Biological function summary
The adenosine receptors A1 and A2b regulate diverse physiological processes. They do not form part of larger protein complexes but act mainly by interacting with G proteins to modulate intracellular signaling pathways. The A1 receptor typically influences neurotransmitter release heart rate modulation and renal blood flow while A2b receptor has roles in inflammatory responses and vascular relaxation. These receptors are important for fine-tuning many cellular functions and systemic processes.
Pathways
Both the Adenosine A1 and A2b receptors are central to the adenosine signaling pathway and the cAMP pathway. They interact with proteins like adenylate cyclase and phospholipase C in these pathways. The A1 receptor's inhibition of adenylate cyclase leads to reduced cyclic AMP generation while the A2b receptor's stimulation increases cAMP levels. This affects downstream pathways including protein kinase A (PKA) and extracellular signal-regulated kinases (ERK) which play parts in various cellular functions and responses.

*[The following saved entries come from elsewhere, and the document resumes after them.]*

**src/rtl/pattern_stream_source_if.sv**
```systemverilog
// Bus between the pattern stream source and its environment: segment program port,
// playback control, the played/predicted pattern pair and the score counters.
interface pattern_stream_source_if #(
  parameter int DEPTH = 8,
  parameter int LEN_W = 8,
  parameter int CNT_W = 8
) ();
  localparam int AW = $clog2(DEPTH);

  logic             seg_wr_en;
  logic [AW-1:0]    seg_wr_addr;
  logic             seg_level;
  logic [LEN_W-1:0] seg_len;
  logic [AW:0]      num_segs;
  logic             start;
  logic             predicted_pattern;
  logic             actual_pattern;
  logic             pattern_valid;
  logic             busy;
  logic             done;
  logic [CNT_W-1:0] hit_cnt;
  logic [CNT_W-1:0] miss_cnt;
  logic [CNT_W-1:0] max_miss_run;
  logic [CNT_W-1:0] cyc_cnt;

  modport master (
    input  seg_wr_en, seg_wr_addr, seg_level, seg_len, num_segs, start, predicted_pattern,
    output actual_pattern, pattern_valid, busy, done, hit_cnt, miss_cnt, max_miss_run, cyc_cnt
  );

  modport slave (
    output seg_wr_en, seg_wr_addr, seg_level, seg_len, num_segs, start, predicted_pattern,
    input  actual_pattern, pattern_valid, busy, done, hit_cnt, miss_cnt, max_miss_run, cyc_cnt
  );
endinterface

```
**src/rtl/pattern_stream_source.sv**
```systemverilog
// Plays a programmed run-length sequence of 0/1 levels onto actual_pattern and scores
// the predictor's predicted_pattern against it with saturating hit/miss/streak counters.
module pattern_stream_source #(
  parameter int DEPTH = 8,
  parameter int LEN_W = 8,
  parameter int CNT_W = 8
) (
  input  logic                    clk,
  input  logic                    reset,
  pattern_stream_source_if.master bus
);
  localparam int          AW      = $clog2(DEPTH);
  localparam logic [AW:0] DEPTH_N = (AW + 1)'(DEPTH);

  typedef enum logic [1:0] {
    IDLE = 2'd0,
    PLAY = 2'd1,
    DONE = 2'd2
  } state_t;

  logic             mem_level_q [DEPTH];
  logic [LEN_W-1:0] mem_len_q   [DEPTH];

  state_t           state_q, state_d;
  logic [AW-1:0]    seg_idx_q, seg_idx_d;
  logic [AW-1:0]    last_q, last_d;
  logic [AW-1:0]    seg_nxt;
  logic [LEN_W-1:0] rem_q, rem_d;
  logic             act_q, act_d;
  logic             vld_q, vld_d;
  logic             busy_q, busy_d;
  logic             done_q, done_d;
  logic [CNT_W-1:0] hit_q, hit_d;
  logic [CNT_W-1:0] miss_q, miss_d;
  logic [CNT_W-1:0] max_q, max_d;
  logic [CNT_W-1:0] cyc_q, cyc_d;
  logic [CNT_W-1:0] run_q, run_d;
  logic [AW:0]      nsegs_clamped;
  logic             wr_ok;
  logic             miss_now;

  function automatic logic [CNT_W-1:0] sat_inc(input logic [CNT_W-1:0] v);
    return (&v) ? v : v + CNT_W'(1);
  endfunction

  function automatic logic [CNT_W-1:0] max_u(input logic [CNT_W-1:0] a,
                                             input logic [CNT_W-1:0] b);
    return (a > b) ? a : b;
  endfunction

  function automatic logic [LEN_W-1:0] eff_len(input logic [LEN_W-1:0] l);
    return (l == '0) ? LEN_W'(1) : l;
  endfunction

  always_comb begin
    state_d       = state_q;
    seg_idx_d     = seg_idx_q;
    last_d        = last_q;
    rem_d         = rem_q;
    act_d         = act_q;
    vld_d         = vld_q;
    busy_d        = busy_q;
    done_d        = 1'b0;
    hit_d         = hit_q;
    miss_d        = miss_q;
    max_d         = max_q;
    cyc_d         = cyc_q;
    run_d         = run_q;
    wr_ok         = 1'b0;
    seg_nxt       = seg_idx_q + AW'(1);
    nsegs_clamped = (bus.num_segs > DEPTH_N) ? DEPTH_N : bus.num_segs;
    miss_now      = bus.predicted_pattern ^ act_q;

    case (state_q)
      PLAY: begin
        cyc_d = sat_inc(cyc_q);
        if (miss_now) begin
          miss_d = sat_inc(miss_q);
          run_d  = sat_inc(run_q);
          max_d  = max_u(max_q, sat_inc(run_q));
        end else begin
          hit_d = sat_inc(hit_q);
          run_d = '0;
        end

        // Last cycle of a segment: chain straight into the next one, or finish.
        if (rem_q == LEN_W'(1)) begin
          if (seg_idx_q == last_q) begin
            state_d = DONE;
            vld_d   = 1'b0;
            busy_d  = 1'b0;
            act_d   = 1'b0;
            done_d  = 1'b1;
          end else begin
            seg_idx_d = seg_nxt;
            rem_d     = eff_len(mem_len_q[seg_nxt]);
            act_d     = mem_level_q[seg_nxt];
          end
        end else begin
          rem_d = rem_q - LEN_W'(1);
        end
      end

      default: begin
        state_d = IDLE;
        vld_d   = 1'b0;
        busy_d  = 1'b0;
        act_d   = 1'b0;
        // A write racing an accepted start is dropped so the run sees a stable program.
        wr_ok   = bus.seg_wr_en && !bus.start;
        if (bus.start) begin
          hit_d  = '0;
          miss_d = '0;
          max_d  = '0;
          cyc_d  = '0;
          run_d  = '0;
          if (bus.num_segs == '0) begin
            state_d = DONE;
            done_d  = 1'b1;
          end else begin
            state_d   = PLAY;
            seg_idx_d = '0;
            last_d    = AW'(nsegs_clamped - 1'b1);
            rem_d     = eff_len(mem_len_q[0]);
            act_d     = mem_level_q[0];
            vld_d     = 1'b1;
            busy_d    = 1'b1;
          end
        end
      end
    endcase
  end

  always_ff @(posedge clk) begin
    if (reset) begin
      state_q   <= IDLE;
      seg_idx_q <= '0;
      last_q    <= '0;
      rem_q     <= '0;
      act_q     <= 1'b0;
      vld_q     <= 1'b0;
      busy_q    <= 1'b0;
      done_q    <= 1'b0;
      hit_q     <= '0;
      miss_q    <= '0;
      max_q     <= '0;
      cyc_q     <= '0;
      run_q     <= '0;
    end else begin
      state_q   <= state_d;
      seg_idx_q <= seg_idx_d;
      last_q    <= last_d;
      rem_q     <= rem_d;
      act_q     <= act_d;
      vld_q     <= vld_d;
      busy_q    <= busy_d;
      done_q    <= done_d;
      hit_q     <= hit_d;
      miss_q    <= miss_d;
      max_q     <= max_d;
      cyc_q     <= cyc_d;
      run_q     <= run_d;
    end
  end

  always_ff @(posedge clk) begin
    if (wr_ok) begin
      mem_level_q[bus.seg_wr_addr] <= bus.seg_level;
      mem_len_q[bus.seg_wr_addr]   <= bus.seg_len;
    end
  end

  assign bus.actual_pattern = act_q;
  assign bus.pattern_valid  = vld_q;
  assign bus.busy           = busy_q;
  assign bus.done           = done_q;
  assign bus.hit_cnt        = hit_q;
  assign bus.miss_cnt       = miss_q;
  assign bus.max_miss_run   = max_q;
  assign bus.cyc_cnt        = cyc_q;

endmodule

```
**src/flat_wrapper.sv**
```systemverilog
// flat-port wrapper written by rule: the top's interface ports become plain ports
module pattern_stream_source_flat 
#(
  parameter int DEPTH = 8,
  parameter int LEN_W = 8,
  parameter int CNT_W = 8
)
  (clk, reset, bus_seg_wr_en, bus_seg_wr_addr, bus_seg_level, bus_seg_len, bus_num_segs, bus_start, bus_predicted_pattern, bus_actual_pattern, bus_pattern_valid, bus_busy, bus_done, bus_hit_cnt, bus_miss_cnt, bus_max_miss_run, bus_cyc_cnt);
  pattern_stream_source_if #(.DEPTH(DEPTH), .LEN_W(LEN_W), .CNT_W(CNT_W)) bus_i ();
  input  logic clk;
  input  logic reset;
  input wire logic [$bits(bus_i.seg_wr_en)-1:0] bus_seg_wr_en;
  input wire logic [$bits(bus_i.seg_wr_addr)-1:0] bus_seg_wr_addr;
  input wire logic [$bits(bus_i.seg_level)-1:0] bus_seg_level;
  input wire logic [$bits(bus_i.seg_len)-1:0] bus_seg_len;
  input wire logic [$bits(bus_i.num_segs)-1:0] bus_num_segs;
  input wire logic [$bits(bus_i.start)-1:0] bus_start;
  input wire logic [$bits(bus_i.predicted_pattern)-1:0] bus_predicted_pattern;
  output wire logic [$bits(bus_i.actual_pattern)-1:0] bus_actual_pattern;
  output wire logic [$bits(bus_i.pattern_valid)-1:0] bus_pattern_valid;
  output wire logic [$bits(bus_i.busy)-1:0] bus_busy;
  output wire logic [$bits(bus_i.done)-1:0] bus_done;
  output wire logic [$bits(bus_i.hit_cnt)-1:0] bus_hit_cnt;
  output wire logic [$bits(bus_i.miss_cnt)-1:0] bus_miss_cnt;
  output wire logic [$bits(bus_i.max_miss_run)-1:0] bus_max_miss_run;
  output wire logic [$bits(bus_i.cyc_cnt)-1:0] bus_cyc_cnt;
  assign bus_i.seg_wr_en = bus_seg_wr_en;
  assign bus_i.seg_wr_addr = bus_seg_wr_addr;
  assign bus_i.seg_level = bus_seg_level;
  assign bus_i.seg_len = bus_seg_len;
  assign bus_i.num_segs = bus_num_segs;
  assign bus_i.start = bus_start;
  assign bus_i.predicted_pattern = bus_predicted_pattern;
  assign bus_actual_pattern = bus_i.actual_pattern;
  assign bus_pattern_valid = bus_i.pattern_valid;
  assign bus_busy = bus_i.busy;
  assign bus_done = bus_i.done;
  assign bus_hit_cnt = bus_i.hit_cnt;
  assign bus_miss_cnt = bus_i.miss_cnt;
  assign bus_max_miss_run = bus_i.max_miss_run;
  assign bus_cyc_cnt = bus_i.cyc_cnt;
  pattern_stream_source #(.DEPTH(DEPTH), .LEN_W(LEN_W), .CNT_W(CNT_W)) u_core (.clk(clk), .reset(reset), .bus(bus_i));
endmodule
```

Adenosine A1 and A2b receptors have been linked to conditions such as cardiovascular diseases and asthma. The A1 receptor is associated with ischemic conditions in the heart where its modulation might protect against cardiac damage. In contrast the A2b receptor has a known connection to asthma as it affects inflammatory processes in airway tissues. These receptors interact with proteins like phospholipase C and adenylate cyclase which mediate significant responses in these disorders. Understanding these interactions helps in developing therapeutic strategies including the use of A1 antagonists like DPCPX or other chemical antagonists specific to these receptors.